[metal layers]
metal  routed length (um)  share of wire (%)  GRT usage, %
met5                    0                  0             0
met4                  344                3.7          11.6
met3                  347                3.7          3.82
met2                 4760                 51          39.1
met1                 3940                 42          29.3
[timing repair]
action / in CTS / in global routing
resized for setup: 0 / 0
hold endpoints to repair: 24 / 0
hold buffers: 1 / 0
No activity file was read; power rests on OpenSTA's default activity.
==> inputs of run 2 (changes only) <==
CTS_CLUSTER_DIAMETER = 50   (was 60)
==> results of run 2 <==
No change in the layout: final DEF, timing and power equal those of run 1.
==> config.mk <==
export PLATFORM = sky130hd
export DESIGN_NAME = interrupt_unit
export DESIGN_NICKNAME = d
export VERILOG_FILES = /design/src/rtl/interrupt_unit.sv
export SDC_FILE = /design/constraint.sdc
export NUM_CORES = 1
export LEC_CHECK = 0
export CAP_MARGIN = 20
export CORE_MARGIN = 1
export CORE_UTILIZATION = 52
export DETAILED_ROUTE_END_ITERATION = 10
export HOLD_SLACK_MARGIN = 0.05
export PLACE_DENSITY = 0.82
export SLEW_MARGIN = 10
export SYNTH_ARGS = -nofsm -noshare
export SYNTH_HDL_FRONTEND = slang
export SYNTH_SLANG_ARGS = --single-unit
==> constraint.sdc <==
create_clock -name clk -period 4.7 [get_ports clk]
set_input_delay 0.705 -clock clk [delete_from_list [all_inputs] [get_ports clk]]
set_output_delay 0.705 -clock clk [all_outputs]
set_load 0.01 [all_outputs]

_____

● **What you have to do**:
Using the material above, extract the line that contains "results of run" and every line after it, exactly as given; stop at the last line.

● **Output for this exercise**:
==> results of run 2 <==
No change in the layout: final DEF, timing and power equal those of run 1.
==> config.mk <==
export PLATFORM = sky130hd
export DESIGN_NAME = interrupt_unit
export DESIGN_NICKNAME = d
export VERILOG_FILES = /design/src/rtl/interrupt_unit.sv
export SDC_FILE = /design/constraint.sdc
export NUM_CORES = 1
export LEC_CHECK = 0
export CAP_MARGIN = 20
export CORE_MARGIN = 1
export CORE_UTILIZATION = 52
export DETAILED_ROUTE_END_ITERATION = 10
export HOLD_SLACK_MARGIN = 0.05
export PLACE_DENSITY = 0.82
export SLEW_MARGIN = 10
export SYNTH_ARGS = -nofsm -noshare
export SYNTH_HDL_FRONTEND = slang
export SYNTH_SLANG_ARGS = --single-unit
==> constraint.sdc <==
create_clock -name clk -period 4.7 [get_ports clk]
set_input_delay 0.705 -clock clk [delete_from_list [all_inputs] [get_ports clk]]
set_output_delay 0.705 -clock clk [all_outputs]
set_load 0.01 [all_outputs]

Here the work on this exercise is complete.